Top of Materials provided

===== config.mk =====
export PLATFORM = sky130hd
export DESIGN_NAME = charger_command_register_bank
export DESIGN_NICKNAME = d
export VERILOG_FILES = /design/src/include/charger_pkg.sv /design/src/rtl/charger_command_register_bank.sv /design/src/rtl/write_watchdog.sv
export VERILOG_INCLUDE_DIRS = /design/src /design/src/include
export SDC_FILE = /design/constraint.sdc
export NUM_CORES = 1
export LEC_CHECK = 0
export ABC_AREA = 1
export ABC_CLOCK_PERIOD_IN_PS = 2400
export BUFFER_PORTS_ARGS = -buffer_cell sky130_fd_sc_hd__buf_2
export CAP_MARGIN = 15
export CORE_ASPECT_RATIO = 0.6
export CORE_MARGIN = 2
export CORE_UTILIZATION = 45
export DETAILED_ROUTE_END_ITERATION = 12
export HOLD_SLACK_MARGIN = 0.05
export SYNTH_ARGS = -nofsm -noshare
export SYNTH_HDL_FRONTEND = slang
export SYNTH_SLANG_ARGS = --single-unit

===== constraint.sdc =====
create_clock -name CLK -period 2.4 [get_ports CLK]
set_input_delay 0.24 -clock CLK [delete_from_list [all_inputs] [get_ports CLK]]
set_output_delay 0.24 -clock CLK [all_outputs]
set_load 0.05 [all_outputs]

===== src/include/charger_defs.svh =====
// Constants of the charger command register bank.
// Assumes a 100 MHz core clock; included by bare name.
`ifndef CHARGER_DEFS_SVH
`define CHARGER_DEFS_SVH

// ==========================================================
// Bus address and command codes
`define SLAVE_ADDR7 7'h09
`define CMD_OPTION 8'h12
`define CMD_FILL_CURRENT 8'h14
`define CMD_TARGET_VOLTAGE 8'h15
`define CMD_DRAW_LIMIT 8'h3F
`define CMD_MAKER_ID 8'hFE
`define CMD_PART_ID 8'hFF

// ==========================================================
// Reset values and write masks
`define OPTION_RESET 16'h7904
`define OPTION_WMASK 16'hE7A7
`define FILL_CURRENT_RESET 16'h0000
`define TARGET_VOLTAGE_RESET 16'h0000
`define DRAW_LIMIT_RESET 16'h1000
`define FILL_CURRENT_MASK 16'h1FC0
`define TARGET_VOLTAGE_MASK 16'h7FF0
`define DRAW_LIMIT_MASK 16'h1F80
// Identity values are arbitrary
`define MAKER_ID_VALUE 16'h5A01
`define PART_ID_VALUE 16'h00C3

// ==========================================================
// Field positions
`define FILL_LSB 6
`define VOLT_LSB 4
`define DRAW_LSB 7
`define OPT_DEGLITCH_MIN 15
`define OPT_WDT_HI 14
`define OPT_WDT_LO 13
`define OPT_FREQ_UP 10
`define OPT_FREQ_EN 9
`define OPT_SHORT_HI 8
`define OPT_SHORT_LO 7
`define OPT_MON_SEL 5
`define OPT_OVERCUR_HI 2
`define OPT_OVERCUR_LO 1
`define OPT_INHIBIT 0

// ==========================================================
// Legal ranges in field steps (64 mA and 16 mV)
`define FILL_MIN 7'h02
`define VOLT_MIN 11'h040
`define VOLT_MAX 11'h4B0

// ==========================================================
// Timing
`define CLK_MHZ 100
`define CYC_PER_SEC (32'h05F5_E100)
`define DGL_LONG_MS 1300
`define DGL_SHORT_US 50
`define DGL_LONG_CYC (`DGL_LONG_MS * `CLK_MHZ * 1000)
`define DGL_SHORT_CYC (`DGL_SHORT_US * `CLK_MHZ - 1)
`define WDT_44_S 8'h2C
`define WDT_88_S 8'h58
`define WDT_175_S 8'hAF

`endif


===== src/include/charger_pkg.sv =====
// Types of the charger command register bank.
// Assumes the constants header is compiled alongside.
package charger_pkg;
	typedef enum logic [3:0] {
		ST_IDLE,
		ST_ADDR,
		ST_CMD,
		ST_WLO,
		ST_WHI,
		ST_TX_LO,
		ST_TX_HI,
		ST_SKIP
	} bus_state_t;

	typedef enum logic [1:0] {
		WDT_OFF,
		WDT_SHORT,
		WDT_MID,
		WDT_LONG
	} wdt_sel_t;
endpackage


===== src/rtl/charger_command_register_bank.sv =====
// Charger command register bank behind a two-wire word-transfer slave.
// Assumes SCL/SDA and the comparator levels arrive asynchronously;
// SDA is open drain, resolved outside from SDA_OE.
`timescale 1ns/1ps
`include "charger_defs.svh"

// Function
// - Six command registers, word read; word write to all but the two identity ones
// - Identity reads return fixed constants
// - Option word read/write, resets 7904h
// - Fill current: 7-bit, resets zero
// - Target voltage: 11-bit, resets zero
// - Draw limit: 6-bit, resets 1000h
// - Option bit 15 picks deglitch interval
// - Watchdog expiry suspends charging
// - Current or voltage write resumes charging
// - Bit 10 picks frequency shift direction
// - Bit 9 enables frequency shift
// - Bits 8:7 pick short-circuit threshold
// - Bit 5 routes current monitor source
// - Bits 2:1 pick adapter overcurrent level
// - Bit 0 inhibits charging
// - Slave only, fixed address 12h
// - Out-of-range current write clears, stops
// - Out-of-range voltage write clears, stops
module charger_command_register_bank #(
	parameter logic [31:0] DGL_LONG_CYC = `DGL_LONG_CYC,
	parameter logic [31:0] CYC_PER_SEC = `CYC_PER_SEC,
	parameter logic [15:0] MAKER_ID = `MAKER_ID_VALUE,
	parameter logic [15:0] PART_ID = `PART_ID_VALUE
) (
	input wire logic CLK,
	input wire logic RST,
	input wire logic SCL,
	input wire logic SDA_IN,
	output logic SDA_OUT,
	output logic SDA_OE,
	input wire logic SUPPLY_LOCKOUT_LEVEL,
	input wire logic ADAPTER_DETECT_INPUT,
	output logic ADAPTER_PRESENT_FLAG,
	output logic CHARGE_ENABLE,
	output logic [6:0] FILL_CURRENT_SET,
	output logic [10:0] TARGET_VOLTAGE_SET,
	output logic [5:0] DRAW_LIMIT_SET,
	output logic FREQ_SHIFT_ENABLE,
	output logic FREQ_SHIFT_UP,
	output logic [1:0] HIGH_SIDE_SHORT_COMPARATOR_SEL,
	output logic CURRENT_MONITOR_OUTPUT_SEL,
	output logic [1:0] ADAPTER_OVERCURRENT_PROTECT_SEL
);
	// ==========================================================
	// Declarations
	logic [3:0] sync1_reg;
	logic [3:0] sync2_reg;
	logic scl_d_reg;
	logic sda_d_reg;
	logic scl_s, sda_s, bus_en;
	logic start_cond, stop_cond, scl_rise, scl_fall;
	charger_pkg::bus_state_t state_reg;
	logic ack_phase_reg, slave_ack_reg;
	logic [3:0] bit_cnt_reg;
	logic [7:0] shift_reg, cmd_reg, wlo_reg, tx_reg, thi_reg;
	logic got_cmd_reg;
	logic wr_pulse_reg;
	logic [15:0] wr_data_reg;
	logic [15:0] option_reg, fill_reg, volt_reg, draw_reg;
	logic [31:0] dgl_cnt_reg, dgl_limit;
	logic [15:0] rd_word;
	logic [6:0] fill_field;
	logic [10:0] volt_field;
	logic fill_write, volt_write, wdt_expired;

	// ==========================================================
	// Functions
	// Only documented codes are acknowledged
	function automatic logic cmd_known(input logic [7:0] c);
		case (c)
			`CMD_OPTION, `CMD_FILL_CURRENT, `CMD_TARGET_VOLTAGE, `CMD_DRAW_LIMIT,
			`CMD_MAKER_ID, `CMD_PART_ID: cmd_known = 1'b1;
			default: cmd_known = 1'b0;
		endcase
	endfunction

	function automatic logic [15:0] read_word(input logic [7:0] c);
		case (c)
			`CMD_OPTION: read_word = option_reg;
			`CMD_FILL_CURRENT: read_word = fill_reg;
			`CMD_TARGET_VOLTAGE: read_word = volt_reg;
			`CMD_DRAW_LIMIT: read_word = draw_reg;
			`CMD_MAKER_ID: read_word = MAKER_ID;
			`CMD_PART_ID: read_word = PART_ID;
			default: read_word = 16'h0000;
		endcase
	endfunction

	// ==========================================================
	// Pin synchronisers: SCL, SDA, lockout, detect
	always_ff @(posedge CLK) begin
		if (RST) begin
			sync1_reg <= 4'hF;
			sync2_reg <= 4'hF;
		end else begin
			sync1_reg <= {ADAPTER_DETECT_INPUT, SUPPLY_LOCKOUT_LEVEL, SDA_IN, SCL};
			sync2_reg <= sync1_reg;
		end
	end
	assign scl_s = sync2_reg[0];
	assign sda_s = sync2_reg[1];
	// Bus answers only above lockout and with the detect comparator high
	assign bus_en = sync2_reg[2] & sync2_reg[3];

	always_ff @(posedge CLK) begin
		if (RST) begin
			scl_d_reg <= 1'b1;
			sda_d_reg <= 1'b1;
		end else begin
			scl_d_reg <= scl_s;
			sda_d_reg <= sda_s;
		end
	end
	assign start_cond = scl_s & scl_d_reg & sda_d_reg & ~sda_s;
	assign stop_cond = scl_s & scl_d_reg & ~sda_d_reg & sda_s;
	assign scl_rise = scl_s & ~scl_d_reg;
	assign scl_fall = ~scl_s & scl_d_reg;
	assign rd_word = read_word(cmd_reg);

	// ==========================================================
	// Byte engine; the device never masters the bus
	always_ff @(posedge CLK) begin
		if (RST || !bus_en || stop_cond) begin
			state_reg <= charger_pkg::ST_IDLE;
			ack_phase_reg <= 1'b0;
			slave_ack_reg <= 1'b0;
			bit_cnt_reg <= 4'h0;
			SDA_OE <= 1'b0;
			wr_pulse_reg <= 1'b0;
		end else if (start_cond) begin
			state_reg <= charger_pkg::ST_ADDR;
			ack_phase_reg <= 1'b0;
			slave_ack_reg <= 1'b0;
			bit_cnt_reg <= 4'h0;
			SDA_OE <= 1'b0;
			wr_pulse_reg <= 1'b0;
		end else begin
			wr_pulse_reg <= 1'b0;
			if (scl_rise && !ack_phase_reg) begin
				bit_cnt_reg <= bit_cnt_reg + 4'h1;
			end
			if (scl_rise && ack_phase_reg && !slave_ack_reg) begin
				// Master acknowledge of a read byte
				if (sda_s || state_reg == charger_pkg::ST_TX_HI) begin
					state_reg <= charger_pkg::ST_SKIP;
					ack_phase_reg <= 1'b0;
				end else begin
					state_reg <= charger_pkg::ST_TX_HI;
				end
			end else if (scl_fall && ack_phase_reg) begin
				ack_phase_reg <= 1'b0;
				slave_ack_reg <= 1'b0;
				bit_cnt_reg <= 4'h0;
				SDA_OE <= (state_reg == charger_pkg::ST_TX_LO ||
					state_reg == charger_pkg::ST_TX_HI) ? ~tx_reg[7] : 1'b0;
			end else if (scl_fall) begin
				case (state_reg)
					charger_pkg::ST_ADDR, charger_pkg::ST_CMD,
					charger_pkg::ST_WLO, charger_pkg::ST_WHI: begin
						if (bit_cnt_reg == 4'h8) begin
							ack_phase_reg <= 1'b1;
							slave_ack_reg <= 1'b1;
							SDA_OE <= 1'b1;
							case (state_reg)
								charger_pkg::ST_ADDR: begin
									if (shift_reg[7:1] != `SLAVE_ADDR7) begin
										state_reg <= charger_pkg::ST_SKIP;
										ack_phase_reg <= 1'b0;
										slave_ack_reg <= 1'b0;
										SDA_OE <= 1'b0;
									end else if (!shift_reg[0]) begin
										state_reg <= charger_pkg::ST_CMD;
									end else if (got_cmd_reg) begin
										state_reg <= charger_pkg::ST_TX_LO;
									end else begin
										state_reg <= charger_pkg::ST_SKIP;
										ack_phase_reg <= 1'b0;
										slave_ack_reg <= 1'b0;
										SDA_OE <= 1'b0;
									end
								end
								charger_pkg::ST_CMD: begin
									if (cmd_known(shift_reg)) begin
										state_reg <= charger_pkg::ST_WLO;
									end else begin
										state_reg <= charger_pkg::ST_SKIP;
										ack_phase_reg <= 1'b0;
										slave_ack_reg <= 1'b0;
										SDA_OE <= 1'b0;
									end
								end
								charger_pkg::ST_WLO: state_reg <= charger_pkg::ST_WHI;
								default: begin
									state_reg <= charger_pkg::ST_SKIP;
									wr_pulse_reg <= 1'b1;
								end
							endcase
						end
					end
					charger_pkg::ST_TX_LO, charger_pkg::ST_TX_HI: begin
						if (bit_cnt_reg == 4'h8) begin
							SDA_OE <= 1'b0;
							ack_phase_reg <= 1'b1;
						end else begin
							SDA_OE <= ~tx_reg[3'(4'h7 - bit_cnt_reg)];
						end
					end
					default: SDA_OE <= 1'b0;
				endcase
			end
		end
	end

	// ==========================================================
	// Byte capture and read data staging
	always_ff @(posedge CLK) begin
		if (RST) begin
			shift_reg <= 8'h00;
			cmd_reg <= 8'h00;
			wlo_reg <= 8'h00;
			got_cmd_reg <= 1'b0;
			tx_reg <= 8'h00;
			thi_reg <= 8'h00;
			wr_data_reg <= 16'h0000;
		end else begin
			if (start_cond && state_reg != charger_pkg::ST_TX_LO) begin
				got_cmd_reg <= got_cmd_reg & (state_reg == charger_pkg::ST_WLO);
			end
			if (scl_rise && !ack_phase_reg) begin
				shift_reg <= {shift_reg[6:0], sda_s};
			end
			if (scl_fall && !ack_phase_reg && bit_cnt_reg == 4'h8) begin
				case (state_reg)
					charger_pkg::ST_CMD: begin
						cmd_reg <= shift_reg;
						got_cmd_reg <= cmd_known(shift_reg);
					end
					charger_pkg::ST_WLO: wlo_reg <= shift_reg;
					charger_pkg::ST_WHI: wr_data_reg <= {shift_reg, wlo_reg};
					charger_pkg::ST_ADDR: begin
						// Word is frozen here so both bytes are coherent
						tx_reg <= rd_word[7:0];
						thi_reg <= rd_word[15:8];
					end
					default: shift_reg <= shift_reg;
				endcase
			end
			if (scl_rise && ack_phase_reg && !slave_ack_reg && !sda_s) begin
				tx_reg <= thi_reg;
			end
		end
	end

	// ==========================================================
	// Command registers
	assign fill_field = wr_data_reg[`FILL_LSB +: 7];
	assign volt_field = wr_data_reg[`VOLT_LSB +: 11];
	assign fill_write = wr_pulse_reg && cmd_reg == `CMD_FILL_CURRENT;
	assign volt_write = wr_pulse_reg && cmd_reg == `CMD_TARGET_VOLTAGE;

	always_ff @(posedge CLK) begin
		if (RST) begin
			option_reg <= `OPTION_RESET;
		end else if (wr_pulse_reg && cmd_reg == `CMD_OPTION) begin
			option_reg <= (wr_data_reg & `OPTION_WMASK) |
				(`OPTION_RESET & ~`OPTION_WMASK);
		end
	end

	always_ff @(posedge CLK) begin
		if (RST) begin
			fill_reg <= `FILL_CURRENT_RESET;
		end else if (fill_write) begin
			if (fill_field < `FILL_MIN || (wr_data_reg & ~16'h1FFF) != 16'h0000) begin
				fill_reg <= 16'h0000;
			end else begin
				fill_reg <= wr_data_reg & `FILL_CURRENT_MASK;
			end
		end
	end

	always_ff @(posedge CLK) begin
		if (RST) begin
			volt_reg <= `TARGET_VOLTAGE_RESET;
		end else if (volt_write) begin
			if (volt_field < `VOLT_MIN || volt_field > `VOLT_MAX || wr_data_reg[15]) begin
				volt_reg <= 16'h0000;
			end else begin
				volt_reg <= wr_data_reg & `TARGET_VOLTAGE_MASK;
			end
		end
	end

	always_ff @(posedge CLK) begin
		if (RST) begin
			draw_reg <= `DRAW_LIMIT_RESET;
		end else if (wr_pulse_reg && cmd_reg == `CMD_DRAW_LIMIT) begin
			draw_reg <= wr_data_reg & `DRAW_LIMIT_MASK;
		end
	end

	// ==========================================================
	// Write watchdog
	write_watchdog #(
		.CYC_PER_SEC(CYC_PER_SEC)
	) write_watchdog_inst (
		.CLK(CLK),
		.RST(RST),
		.SEL(charger_pkg::wdt_sel_t'(option_reg[`OPT_WDT_HI:`OPT_WDT_LO])),
		.KICK(fill_write || volt_write),
		.EXPIRED(wdt_expired)
	);

	// ==========================================================
	// Adapter-present deglitch: rising edge is filtered, falling is immediate
	assign dgl_limit = option_reg[`OPT_DEGLITCH_MIN] ?
		32'(`DGL_SHORT_CYC) : DGL_LONG_CYC;

	always_ff @(posedge CLK) begin
		if (RST || !sync2_reg[3]) begin
			dgl_cnt_reg <= 32'h0000_0000;
			ADAPTER_PRESENT_FLAG <= 1'b0;
		end else if (dgl_cnt_reg >= dgl_limit) begin
			ADAPTER_PRESENT_FLAG <= 1'b1;
		end else begin
			dgl_cnt_reg <= dgl_cnt_reg + 32'h0000_0001;
		end
	end

	// ==========================================================
	// Outputs to the power stage
	always_ff @(posedge CLK) begin
		if (RST) begin
			CHARGE_ENABLE <= 1'b0;
			FILL_CURRENT_SET <= 7'h00;
			TARGET_VOLTAGE_SET <= 11'h000;
			DRAW_LIMIT_SET <= 6'h00;
			FREQ_SHIFT_ENABLE <= 1'b0;
			FREQ_SHIFT_UP <= 1'b0;
			HIGH_SIDE_SHORT_COMPARATOR_SEL <= 2'h0;
			CURRENT_MONITOR_OUTPUT_SEL <= 1'b0;
			ADAPTER_OVERCURRENT_PROTECT_SEL <= 2'h0;
		end else begin
			// Zeroed settings mean no charge, which is how a bad write stops it
			CHARGE_ENABLE <= !option_reg[`OPT_INHIBIT] && !wdt_expired &&
				fill_reg != 16'h0000 && volt_reg != 16'h0000 &&
				ADAPTER_PRESENT_FLAG;
			FILL_CURRENT_SET <= fill_reg[`FILL_LSB +: 7];
			TARGET_VOLTAGE_SET <= volt_reg[`VOLT_LSB +: 11];
			DRAW_LIMIT_SET <= draw_reg[`DRAW_LSB +: 6];
			FREQ_SHIFT_ENABLE <= option_reg[`OPT_FREQ_EN];
			FREQ_SHIFT_UP <= option_reg[`OPT_FREQ_UP];
			HIGH_SIDE_SHORT_COMPARATOR_SEL <= option_reg[`OPT_SHORT_HI:`OPT_SHORT_LO];
			CURRENT_MONITOR_OUTPUT_SEL <= option_reg[`OPT_MON_SEL];
			ADAPTER_OVERCURRENT_PROTECT_SEL <= option_reg[`OPT_OVERCUR_HI:`OPT_OVERCUR_LO];
		end
	end

	// Open drain: only ever pulls low
	always_ff @(posedge CLK) begin
		SDA_OUT <= 1'b0;
	end
endmodule // charger_command_register_bank


===== src/rtl/write_watchdog.sv =====
// Write watchdog: suspends charging when settings are not refreshed.
// Assumes kick is a one-cycle pulse on the same clock.
`timescale 1ns/1ps
`include "charger_defs.svh"

module write_watchdog #(
	parameter logic [31:0] CYC_PER_SEC = `CYC_PER_SEC
) (
	input wire logic CLK,
	input wire logic RST,
	input wire charger_pkg::wdt_sel_t SEL,
	input wire logic KICK,
	output logic EXPIRED
);
	logic [31:0] prescale_reg;
	logic [7:0] seconds_reg;
	logic [7:0] limit;

	// ==========================================================
	// Period select
	always_comb begin
		case (SEL)
			charger_pkg::WDT_SHORT: limit = `WDT_44_S;
			charger_pkg::WDT_MID: limit = `WDT_88_S;
			charger_pkg::WDT_LONG: limit = `WDT_175_S;
			default: limit = 8'h00;
		endcase
	end

	// ==========================================================
	// Counter; a write both clears expiry and restarts the period
	always_ff @(posedge CLK) begin
		if (RST || KICK || SEL == charger_pkg::WDT_OFF) begin
			prescale_reg <= 32'h0000_0000;
			seconds_reg <= 8'h00;
		end else if (!EXPIRED) begin
			if (prescale_reg == CYC_PER_SEC - 32'h0000_0001) begin
				prescale_reg <= 32'h0000_0000;
				seconds_reg <= seconds_reg + 8'h01;
			end else begin
				prescale_reg <= prescale_reg + 32'h0000_0001;
			end
		end
	end

	always_ff @(posedge CLK) begin
		if (RST || KICK || SEL == charger_pkg::WDT_OFF) begin
			EXPIRED <= 1'b0;
		end else if (seconds_reg >= limit) begin
			EXPIRED <= 1'b1;
		end
	end
endmodule // write_watchdog


Word level (Yosys, flattened, before mapping)
Index checks and enable logic that the tools add are counted.
Cells by class
  add/sub/neg operators: 5
  order comparisons: 6
  equality and inequality tests: 32
  multiplexer cells: 62
  bitwise operators: 20
  reduce and logical (&&, ||, !) cells: 68
Operator list (number)
  case mux 16 bit (6 select lines): 1
  adder 32 x 1 -> 32 bit (second input constant): 2
  == test 8 x 5 -> 1 bit (second input constant): 6
  two-way mux 8 bit: 6
  nonzero test 16 bit: 3
  two-way mux 1 bit: 33
  == test 32 x 27 -> 1 bit (second input constant): 1
  == test 8 bit (second input constant): 4
  >= comparator 32 x 27 -> 1 bit: 1
  two-way mux 32 bit: 1
  two-way mux 4 bit: 8
  two-way mux 27 bit: 1
  case mux 8 bit (3 select lines): 1
  == test 8 x 6 -> 1 bit (second input constant): 2
  logical AND 1 bit: 16
  nonzero test 2 bit: 8
  two-way mux 15 bit: 1
  two-way mux 13 bit: 1
  == test 4 x 3 -> 1 bit (second input constant): 3
  case mux 4 bit (3 select lines): 1
  AND reduction 2 bit: 6
  AND reduction 4 bit: 3
  nonzero test 3 bit: 4
  > comparator 11 bit (second input constant): 1
  other kinds (37): 79
Word-level totals
  bits in registers: 234
  input bits: 6
  output and inout bits: 35
  logic and storage cells: 229

Depth between registers and ports, before layout
Gate-level depths: netlist (run 1).
  depth after elaboration: 19
  gate-level depth with buffers: 16
  gate-level depth less buffers: 15

By module
From an unflattened synthesis (run 1), not the netlist that was laid out.
Second synthesis, totals
  cells, all modules: 1550
  area, all modules: 10880.4 µm²
Modules (own cells, without submodules)
  charger_command_register_bank: times used 1, cells an instance 1128, area each 8230.4 µm², seq. area each 3523.4 µm²
  write_watchdog: times used 1, cells an instance 422, area each 2650.0 µm², seq. area each 820.8 µm²

Least setup slack after synthesis (run 1)
OpenSTA, ideal clock, no wires.
  path kind: flip-flop to flip-flop
  start point: register option_reg[15]
  end point: register dgl_cnt_reg[10]
  setup time: 132 ps
  arrival time: 2036 ps
  required time: 2268 ps
  slack: 232 ps
  stages on the path, launching flop included: 12
  buffers on the path: 2
  period minus slack after synthesis: 2168 ps
  cells stage by stage: dfxtp_1 -> inv_1 -> ha_1 -> nand4_1 -> nor3_1 -> inv_1 -> nor2_1 -> nand2_1 -> buf_4 -> buf_2 -> nand4_1 -> a21oi_1
On the way
  longest elaborated chain between the ends: 2
Ends and longest elaborated chain
  from (decl): line charger_command_register_bank.sv:66  | logic [15:0] option_reg, fill_reg, volt_reg, draw_reg;
  from (signal assigned): line charger_command_register_bank.sv:270  | option_reg <= `OPTION_RESET;
  from (signal assigned): line charger_command_register_bank.sv:272  | option_reg <= (wr_data_reg & `OPTION_WMASK) |
  two-way mux 27 bit: line charger_command_register_bank.sv:323  | assign dgl_limit = option_reg[`OPT_DEGLITCH_MIN] ?
  >= comparator 32 x 27 -> 1 bit: line charger_command_register_bank.sv:330  | end else if (dgl_cnt_reg >= dgl_limit) begin
  to (signal assigned): line charger_command_register_bank.sv:333  | dgl_cnt_reg <= dgl_cnt_reg + 32'h0000_0001;
  to (decl): line charger_command_register_bank.sv:67  | logic [31:0] dgl_cnt_reg, dgl_limit;
Every way passes these cells.
A chain may end at the register's enable or synchronous reset.

Final worst setup path (run 1)
  start point: register option_reg[15]
  end point: register ADAPTER_PRESENT_FLAG
On the way
  longest elaborated chain between the ends: 2
Ends and longest elaborated chain
  two-way mux 27 bit: line charger_command_register_bank.sv:323
  >= comparator 32 x 27 -> 1 bit: line charger_command_register_bank.sv:330
  to (signal assigned): line charger_command_register_bank.sv:329  | ADAPTER_PRESENT_FLAG <= 1'b0;
  to (signal assigned): line charger_command_register_bank.sv:331  | ADAPTER_PRESENT_FLAG <= 1'b1;
  to (decl): line charger_command_register_bank.sv:40  | output logic ADAPTER_PRESENT_FLAG,
Every way passes these cells.

==> results of run 1 <==
Yosys cell counts, types with 10 or more instances:
library cell and instances:
nand2_1 321, dfxtp_1 217, nor2_1 173, inv_1 157, a21oi_1 122, o21ai_0 79, nand3_1 68, nand4_1 64
nor3_1 45, ha_1 32, xor2_1 27, clkbuf_1 20, o22ai_1 16, inv_2 13, buf_2 11, nor4_1 10
where the power goes:
part | switching, W | total [W] | internal (W)
logic | 0.000145 | 0.000204 | 0.0000591
clock network | 0.00151 | 0.00364 | 0.00213
registers | 0.0000242 | 0.00365 | 0.00362
worst max-delay path by stage:
stage	to	slack [ns]	cells past startpoint
6_report	ADAPTER_PRESENT_FLAG$_SDFFE_PP0P_	0.22	12
5_1_grt	dgl_cnt_reg[0]$_SDFFE_PP0N_	0.0001	12
4_1_cts	ADAPTER_PRESENT_FLAG$_SDFFE_PP0P_	0.19	12
3_5_place_dp	ADAPTER_PRESENT_FLAG$_SDFFE_PP0P_	0.22	12
3_3_place_gp	ADAPTER_PRESENT_FLAG$_SDFFE_PP0P_	0.27	12
2_1_floorplan	dgl_cnt_reg[10]$_SDFFE_PP0N_	0.23	11
metal layers:
metal	global-route usage, %	vias up	wire length, um
li1	-	5025	-
met5	0	-	0
met1	42.0	4515	16600
met2	30.1	445	10300
met3	7.72	40	3620
met4	4.29	0	427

Bottom of Materials provided

### Work order
Retype only the lines above between the line with "codes are acknowledged" and the line with "bit_cnt_reg <= bit_cnt_reg + 4'h1;", counting those two lines as well, and keep every character as it is.

### Written solution
	// Only documented codes are acknowledged
	function automatic logic cmd_known(input logic [7:0] c);
		case (c)
			`CMD_OPTION, `CMD_FILL_CURRENT, `CMD_TARGET_VOLTAGE, `CMD_DRAW_LIMIT,
			`CMD_MAKER_ID, `CMD_PART_ID: cmd_known = 1'b1;
			default: cmd_known = 1'b0;
		endcase
	endfunction

	function automatic logic [15:0] read_word(input logic [7:0] c);
		case (c)
			`CMD_OPTION: read_word = option_reg;
			`CMD_FILL_CURRENT: read_word = fill_reg;
			`CMD_TARGET_VOLTAGE: read_word = volt_reg;
			`CMD_DRAW_LIMIT: read_word = draw_reg;
			`CMD_MAKER_ID: read_word = MAKER_ID;
			`CMD_PART_ID: read_word = PART_ID;
			default: read_word = 16'h0000;
		endcase
	endfunction

	// ==========================================================
	// Pin synchronisers: SCL, SDA, lockout, detect
	always_ff @(posedge CLK) begin
		if (RST) begin
			sync1_reg <= 4'hF;
			sync2_reg <= 4'hF;
		end else begin
			sync1_reg <= {ADAPTER_DETECT_INPUT, SUPPLY_LOCKOUT_LEVEL, SDA_IN, SCL};
			sync2_reg <= sync1_reg;
		end
	end
	assign scl_s = sync2_reg[0];
	assign sda_s = sync2_reg[1];
	// Bus answers only above lockout and with the detect comparator high
	assign bus_en = sync2_reg[2] & sync2_reg[3];

	always_ff @(posedge CLK) begin
		if (RST) begin
			scl_d_reg <= 1'b1;
			sda_d_reg <= 1'b1;
		end else begin
			scl_d_reg <= scl_s;
			sda_d_reg <= sda_s;
		end
	end
	assign start_cond = scl_s & scl_d_reg & sda_d_reg & ~sda_s;
	assign stop_cond = scl_s & scl_d_reg & ~sda_d_reg & sda_s;
	assign scl_rise = scl_s & ~scl_d_reg;
	assign scl_fall = ~scl_s & scl_d_reg;
	assign rd_word = read_word(cmd_reg);

	// ==========================================================
	// Byte engine; the device never masters the bus
	always_ff @(posedge CLK) begin
		if (RST || !bus_en || stop_cond) begin
			state_reg <= charger_pkg::ST_IDLE;
			ack_phase_reg <= 1'b0;
			slave_ack_reg <= 1'b0;
			bit_cnt_reg <= 4'h0;
			SDA_OE <= 1'b0;
			wr_pulse_reg <= 1'b0;
		end else if (start_cond) begin
			state_reg <= charger_pkg::ST_ADDR;
			ack_phase_reg <= 1'b0;
			slave_ack_reg <= 1'b0;
			bit_cnt_reg <= 4'h0;
			SDA_OE <= 1'b0;
			wr_pulse_reg <= 1'b0;
		end else begin
			wr_pulse_reg <= 1'b0;
			if (scl_rise && !ack_phase_reg) begin
				bit_cnt_reg <= bit_cnt_reg + 4'h1;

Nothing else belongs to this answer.